PRINCETON - Reed Smith won a complete victory before the Patent Trial and Appeal Board (PTAB) of the U.S. Patent and Trademark Office for its client Miami International Holdings, Miami International Securities Exchange, MIAX PEARL, and Miami International Technologies (“MIAX”). In a final written decision announced late yesterday, the PTAB ruled that all of the claims of Nasdaq’s U.S. Patent No. 7,921,051, titled “Security-Based Order Processing Technique,” are unpatentable under 35 U.S.C. Section 101.

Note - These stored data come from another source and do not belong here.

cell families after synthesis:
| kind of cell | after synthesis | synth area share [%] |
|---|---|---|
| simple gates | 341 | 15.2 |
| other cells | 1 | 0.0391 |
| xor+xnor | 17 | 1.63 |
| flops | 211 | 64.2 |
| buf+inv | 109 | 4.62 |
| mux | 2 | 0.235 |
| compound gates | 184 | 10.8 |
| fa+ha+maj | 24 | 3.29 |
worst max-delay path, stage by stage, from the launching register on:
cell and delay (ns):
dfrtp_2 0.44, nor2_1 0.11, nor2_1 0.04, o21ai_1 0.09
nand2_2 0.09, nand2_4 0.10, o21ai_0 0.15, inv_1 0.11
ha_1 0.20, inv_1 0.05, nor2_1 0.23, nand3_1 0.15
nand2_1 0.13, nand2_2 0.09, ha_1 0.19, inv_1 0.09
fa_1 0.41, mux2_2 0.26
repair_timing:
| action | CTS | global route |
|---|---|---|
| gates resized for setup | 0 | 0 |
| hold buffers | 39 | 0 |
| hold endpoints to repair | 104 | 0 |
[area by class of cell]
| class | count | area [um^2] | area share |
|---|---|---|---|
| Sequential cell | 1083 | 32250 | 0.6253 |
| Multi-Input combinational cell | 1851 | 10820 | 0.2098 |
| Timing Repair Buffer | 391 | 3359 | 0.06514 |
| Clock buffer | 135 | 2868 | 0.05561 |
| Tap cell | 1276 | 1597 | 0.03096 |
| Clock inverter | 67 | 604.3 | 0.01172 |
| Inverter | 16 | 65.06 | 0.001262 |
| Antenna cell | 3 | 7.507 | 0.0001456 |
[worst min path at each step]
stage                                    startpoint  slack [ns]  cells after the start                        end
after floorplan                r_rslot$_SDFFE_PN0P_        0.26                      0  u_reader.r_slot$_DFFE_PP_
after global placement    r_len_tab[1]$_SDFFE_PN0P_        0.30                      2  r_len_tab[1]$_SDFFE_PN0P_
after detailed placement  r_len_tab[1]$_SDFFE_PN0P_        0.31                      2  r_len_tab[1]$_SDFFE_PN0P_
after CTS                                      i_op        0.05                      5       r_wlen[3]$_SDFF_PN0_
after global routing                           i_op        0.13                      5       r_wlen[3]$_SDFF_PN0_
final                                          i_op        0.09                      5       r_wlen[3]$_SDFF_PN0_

Reed Smith’s Christine M. Morgan, Lisa A. Chiarini, Eric Hutz, James C. Martin, Amardeep Grewal, and Sid Kapoor represented MIAX in the matter. “Today’s decision by the PTAB invalidating the ’051 patent is good news for all institutional investors,” said Chiarini. “Nasdaq has long been the Goliath in electronic securities trading, but as Nasdaq’s patents are chipped away, this sector will doubtless become more of a free market, with competition that can lower trading costs.”

The PTAB decision arises as a consequence of a patent infringement and trade secret case Nasdaq filed against MIAX in the United States District Court for the District of New Jersey in September 2017. The lawsuit alleges that MIAX used Nasdaq’s patented intellectual property to launch MIAX’s competing options exchanges. MIAX denies the allegations.

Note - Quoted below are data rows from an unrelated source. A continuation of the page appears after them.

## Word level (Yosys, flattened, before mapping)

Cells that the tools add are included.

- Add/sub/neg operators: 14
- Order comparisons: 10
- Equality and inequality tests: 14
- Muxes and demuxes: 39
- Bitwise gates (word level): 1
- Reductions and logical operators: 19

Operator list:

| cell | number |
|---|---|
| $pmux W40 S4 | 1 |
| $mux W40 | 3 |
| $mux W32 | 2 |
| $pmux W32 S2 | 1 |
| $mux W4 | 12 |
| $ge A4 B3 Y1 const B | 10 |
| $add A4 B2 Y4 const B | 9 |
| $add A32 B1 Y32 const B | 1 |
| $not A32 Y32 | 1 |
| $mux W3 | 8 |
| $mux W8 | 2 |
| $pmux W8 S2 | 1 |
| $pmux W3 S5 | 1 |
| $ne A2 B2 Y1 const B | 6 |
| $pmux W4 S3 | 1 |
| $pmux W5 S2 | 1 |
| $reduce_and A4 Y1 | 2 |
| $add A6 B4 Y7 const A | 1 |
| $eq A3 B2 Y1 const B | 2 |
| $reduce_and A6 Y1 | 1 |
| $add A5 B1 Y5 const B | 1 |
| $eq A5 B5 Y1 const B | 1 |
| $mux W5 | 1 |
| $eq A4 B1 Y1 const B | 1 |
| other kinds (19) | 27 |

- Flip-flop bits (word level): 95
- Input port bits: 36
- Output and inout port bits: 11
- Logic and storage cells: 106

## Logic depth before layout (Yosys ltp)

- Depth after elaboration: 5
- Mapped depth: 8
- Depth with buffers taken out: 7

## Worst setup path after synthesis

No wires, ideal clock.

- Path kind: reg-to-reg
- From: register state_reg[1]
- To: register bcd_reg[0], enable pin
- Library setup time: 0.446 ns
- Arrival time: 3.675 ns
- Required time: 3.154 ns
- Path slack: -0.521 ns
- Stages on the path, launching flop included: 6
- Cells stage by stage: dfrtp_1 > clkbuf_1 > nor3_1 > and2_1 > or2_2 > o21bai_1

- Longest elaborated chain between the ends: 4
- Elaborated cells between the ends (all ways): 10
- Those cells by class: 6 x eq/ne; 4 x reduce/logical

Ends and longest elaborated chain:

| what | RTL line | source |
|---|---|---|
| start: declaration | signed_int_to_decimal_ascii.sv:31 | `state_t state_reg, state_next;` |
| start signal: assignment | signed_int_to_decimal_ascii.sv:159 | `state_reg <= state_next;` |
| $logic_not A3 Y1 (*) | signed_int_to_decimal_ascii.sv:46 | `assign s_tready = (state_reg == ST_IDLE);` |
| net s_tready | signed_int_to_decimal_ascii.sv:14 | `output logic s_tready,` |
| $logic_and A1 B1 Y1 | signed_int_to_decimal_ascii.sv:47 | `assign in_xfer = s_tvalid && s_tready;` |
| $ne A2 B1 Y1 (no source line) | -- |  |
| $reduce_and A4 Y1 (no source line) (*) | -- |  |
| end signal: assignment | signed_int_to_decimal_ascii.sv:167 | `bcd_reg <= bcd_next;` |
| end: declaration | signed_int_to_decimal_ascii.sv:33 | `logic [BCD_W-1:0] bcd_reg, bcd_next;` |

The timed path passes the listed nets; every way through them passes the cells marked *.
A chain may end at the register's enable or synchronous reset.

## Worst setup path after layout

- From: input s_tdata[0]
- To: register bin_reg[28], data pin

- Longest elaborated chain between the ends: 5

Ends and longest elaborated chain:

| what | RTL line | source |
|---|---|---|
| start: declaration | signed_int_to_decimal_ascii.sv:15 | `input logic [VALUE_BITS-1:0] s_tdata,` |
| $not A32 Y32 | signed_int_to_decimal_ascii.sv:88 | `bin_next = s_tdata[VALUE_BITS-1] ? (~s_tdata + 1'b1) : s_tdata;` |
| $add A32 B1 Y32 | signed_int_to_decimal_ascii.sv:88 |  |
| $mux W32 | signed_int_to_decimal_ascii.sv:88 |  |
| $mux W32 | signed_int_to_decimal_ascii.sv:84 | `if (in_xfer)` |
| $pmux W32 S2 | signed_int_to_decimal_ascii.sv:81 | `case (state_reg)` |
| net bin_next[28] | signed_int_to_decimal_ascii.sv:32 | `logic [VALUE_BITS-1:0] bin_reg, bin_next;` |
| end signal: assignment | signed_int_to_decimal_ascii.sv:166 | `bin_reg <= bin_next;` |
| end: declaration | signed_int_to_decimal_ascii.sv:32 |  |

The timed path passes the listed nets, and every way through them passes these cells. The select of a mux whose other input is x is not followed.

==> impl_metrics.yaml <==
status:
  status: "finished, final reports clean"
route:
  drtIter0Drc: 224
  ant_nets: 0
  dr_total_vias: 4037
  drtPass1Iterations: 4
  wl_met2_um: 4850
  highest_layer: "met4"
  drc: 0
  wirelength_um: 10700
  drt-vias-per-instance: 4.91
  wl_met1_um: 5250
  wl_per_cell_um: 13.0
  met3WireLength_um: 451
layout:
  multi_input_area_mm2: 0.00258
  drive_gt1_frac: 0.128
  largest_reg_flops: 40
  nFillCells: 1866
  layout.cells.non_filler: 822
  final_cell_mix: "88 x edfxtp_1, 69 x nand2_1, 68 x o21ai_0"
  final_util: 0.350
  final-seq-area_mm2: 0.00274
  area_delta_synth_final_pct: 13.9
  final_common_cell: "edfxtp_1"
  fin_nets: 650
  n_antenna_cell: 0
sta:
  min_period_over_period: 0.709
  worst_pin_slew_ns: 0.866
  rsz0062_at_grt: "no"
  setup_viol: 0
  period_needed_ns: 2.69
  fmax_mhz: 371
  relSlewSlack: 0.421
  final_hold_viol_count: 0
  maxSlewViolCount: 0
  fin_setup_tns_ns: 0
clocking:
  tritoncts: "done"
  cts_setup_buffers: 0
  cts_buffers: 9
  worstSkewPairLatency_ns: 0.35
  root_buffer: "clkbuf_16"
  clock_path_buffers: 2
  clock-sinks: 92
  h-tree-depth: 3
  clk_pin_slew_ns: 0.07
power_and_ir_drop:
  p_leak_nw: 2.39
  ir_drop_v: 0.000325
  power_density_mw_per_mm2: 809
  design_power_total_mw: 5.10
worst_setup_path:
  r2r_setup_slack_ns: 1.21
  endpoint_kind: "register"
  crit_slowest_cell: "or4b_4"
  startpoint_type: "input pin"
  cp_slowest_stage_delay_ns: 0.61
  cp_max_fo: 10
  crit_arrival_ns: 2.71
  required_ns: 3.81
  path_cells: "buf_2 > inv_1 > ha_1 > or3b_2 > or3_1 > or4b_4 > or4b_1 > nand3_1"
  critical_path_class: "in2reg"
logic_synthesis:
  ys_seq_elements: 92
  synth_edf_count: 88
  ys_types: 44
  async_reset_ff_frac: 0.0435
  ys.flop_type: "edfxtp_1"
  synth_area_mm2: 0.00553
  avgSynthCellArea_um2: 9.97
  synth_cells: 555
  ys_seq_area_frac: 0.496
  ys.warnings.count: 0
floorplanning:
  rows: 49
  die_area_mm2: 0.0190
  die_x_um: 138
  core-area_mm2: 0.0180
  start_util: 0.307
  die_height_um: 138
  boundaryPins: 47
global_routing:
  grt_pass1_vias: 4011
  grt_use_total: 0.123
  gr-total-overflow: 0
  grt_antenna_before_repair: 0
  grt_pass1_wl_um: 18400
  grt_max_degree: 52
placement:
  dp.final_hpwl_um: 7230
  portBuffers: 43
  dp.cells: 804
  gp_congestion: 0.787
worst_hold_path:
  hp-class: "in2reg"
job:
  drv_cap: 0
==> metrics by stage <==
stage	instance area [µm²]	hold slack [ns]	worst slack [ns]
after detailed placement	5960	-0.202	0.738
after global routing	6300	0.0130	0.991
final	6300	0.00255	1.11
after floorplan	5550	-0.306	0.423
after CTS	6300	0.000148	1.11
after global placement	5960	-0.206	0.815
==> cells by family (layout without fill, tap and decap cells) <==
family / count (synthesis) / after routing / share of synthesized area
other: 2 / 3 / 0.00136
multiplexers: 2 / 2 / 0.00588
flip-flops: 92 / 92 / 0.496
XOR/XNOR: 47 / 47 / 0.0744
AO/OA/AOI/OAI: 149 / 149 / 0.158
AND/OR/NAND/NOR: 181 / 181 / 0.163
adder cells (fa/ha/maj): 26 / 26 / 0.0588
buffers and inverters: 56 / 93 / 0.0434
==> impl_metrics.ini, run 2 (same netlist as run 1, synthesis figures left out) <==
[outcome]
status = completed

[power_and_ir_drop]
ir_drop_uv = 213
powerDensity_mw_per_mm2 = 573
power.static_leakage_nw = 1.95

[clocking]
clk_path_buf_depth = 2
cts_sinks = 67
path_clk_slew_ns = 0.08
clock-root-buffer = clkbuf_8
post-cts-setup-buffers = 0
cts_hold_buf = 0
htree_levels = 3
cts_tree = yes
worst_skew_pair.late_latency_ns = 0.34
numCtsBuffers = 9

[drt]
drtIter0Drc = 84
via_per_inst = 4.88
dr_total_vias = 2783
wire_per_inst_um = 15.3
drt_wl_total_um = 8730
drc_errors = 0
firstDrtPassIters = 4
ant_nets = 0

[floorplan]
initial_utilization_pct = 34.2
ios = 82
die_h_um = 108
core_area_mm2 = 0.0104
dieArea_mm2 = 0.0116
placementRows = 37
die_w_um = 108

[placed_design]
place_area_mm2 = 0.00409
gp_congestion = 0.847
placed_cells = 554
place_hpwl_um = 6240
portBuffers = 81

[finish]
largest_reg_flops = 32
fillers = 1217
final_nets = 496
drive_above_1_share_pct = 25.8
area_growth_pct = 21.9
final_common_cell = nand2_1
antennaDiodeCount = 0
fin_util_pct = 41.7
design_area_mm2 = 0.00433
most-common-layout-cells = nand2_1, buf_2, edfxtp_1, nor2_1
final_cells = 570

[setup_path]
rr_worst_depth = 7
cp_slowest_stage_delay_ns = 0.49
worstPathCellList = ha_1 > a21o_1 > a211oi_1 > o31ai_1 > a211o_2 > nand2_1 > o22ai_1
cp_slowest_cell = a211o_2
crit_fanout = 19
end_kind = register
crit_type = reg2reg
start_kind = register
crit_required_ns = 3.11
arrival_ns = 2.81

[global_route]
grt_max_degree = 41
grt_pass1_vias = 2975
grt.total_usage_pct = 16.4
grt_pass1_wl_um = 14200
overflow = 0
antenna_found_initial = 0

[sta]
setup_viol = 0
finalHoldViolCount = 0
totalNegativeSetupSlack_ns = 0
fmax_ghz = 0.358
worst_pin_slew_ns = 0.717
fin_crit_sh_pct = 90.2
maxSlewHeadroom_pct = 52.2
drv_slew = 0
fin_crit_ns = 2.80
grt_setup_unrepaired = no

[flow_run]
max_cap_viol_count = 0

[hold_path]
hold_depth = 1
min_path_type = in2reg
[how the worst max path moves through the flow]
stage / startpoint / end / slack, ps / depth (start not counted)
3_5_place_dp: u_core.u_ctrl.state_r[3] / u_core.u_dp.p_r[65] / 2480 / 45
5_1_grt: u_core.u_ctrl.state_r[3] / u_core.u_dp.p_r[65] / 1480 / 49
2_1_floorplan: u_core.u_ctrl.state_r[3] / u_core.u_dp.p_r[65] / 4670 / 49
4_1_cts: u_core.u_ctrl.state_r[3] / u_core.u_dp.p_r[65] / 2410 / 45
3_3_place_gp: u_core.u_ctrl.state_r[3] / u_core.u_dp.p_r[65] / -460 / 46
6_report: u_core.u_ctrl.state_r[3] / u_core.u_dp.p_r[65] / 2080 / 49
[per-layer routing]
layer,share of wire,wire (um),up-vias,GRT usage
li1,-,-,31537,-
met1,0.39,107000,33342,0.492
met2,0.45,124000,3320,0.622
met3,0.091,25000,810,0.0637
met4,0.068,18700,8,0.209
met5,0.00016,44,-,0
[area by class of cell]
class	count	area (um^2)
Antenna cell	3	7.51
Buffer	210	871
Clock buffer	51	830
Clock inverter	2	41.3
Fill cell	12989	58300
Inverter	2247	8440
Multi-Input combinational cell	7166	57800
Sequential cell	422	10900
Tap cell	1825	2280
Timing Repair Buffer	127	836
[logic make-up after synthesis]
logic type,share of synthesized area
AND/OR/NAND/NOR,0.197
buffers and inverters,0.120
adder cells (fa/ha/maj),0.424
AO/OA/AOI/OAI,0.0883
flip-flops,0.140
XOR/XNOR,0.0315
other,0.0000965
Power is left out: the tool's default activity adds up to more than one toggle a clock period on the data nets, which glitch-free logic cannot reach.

Reed Smith successfully argued in a hearing before the PTAB in July that all of the claims of the ’051 patent are invalid under the landmark 2014 U.S. Supreme Court decision Alice Corp v. CLS Bank. That case held that inventions directed to an abstract idea without any inventive concept are ineligible for a patent under Section 101 of the U.S. Patent Code.

“We are pleased with the Board’s well-reasoned opinion agreeing with MIAX that Nasdaq’s claims are ineligible for patenting because they are directed to an abstract information routing idea with no inventive concept,” Morgan said. Chiarini added that “the PTAB’s decision in MIAX’s favor provides the Fintech sector with additional clarity about the spectrum of what is patent eligible when attempting to patent aspects of electronic securities systems.”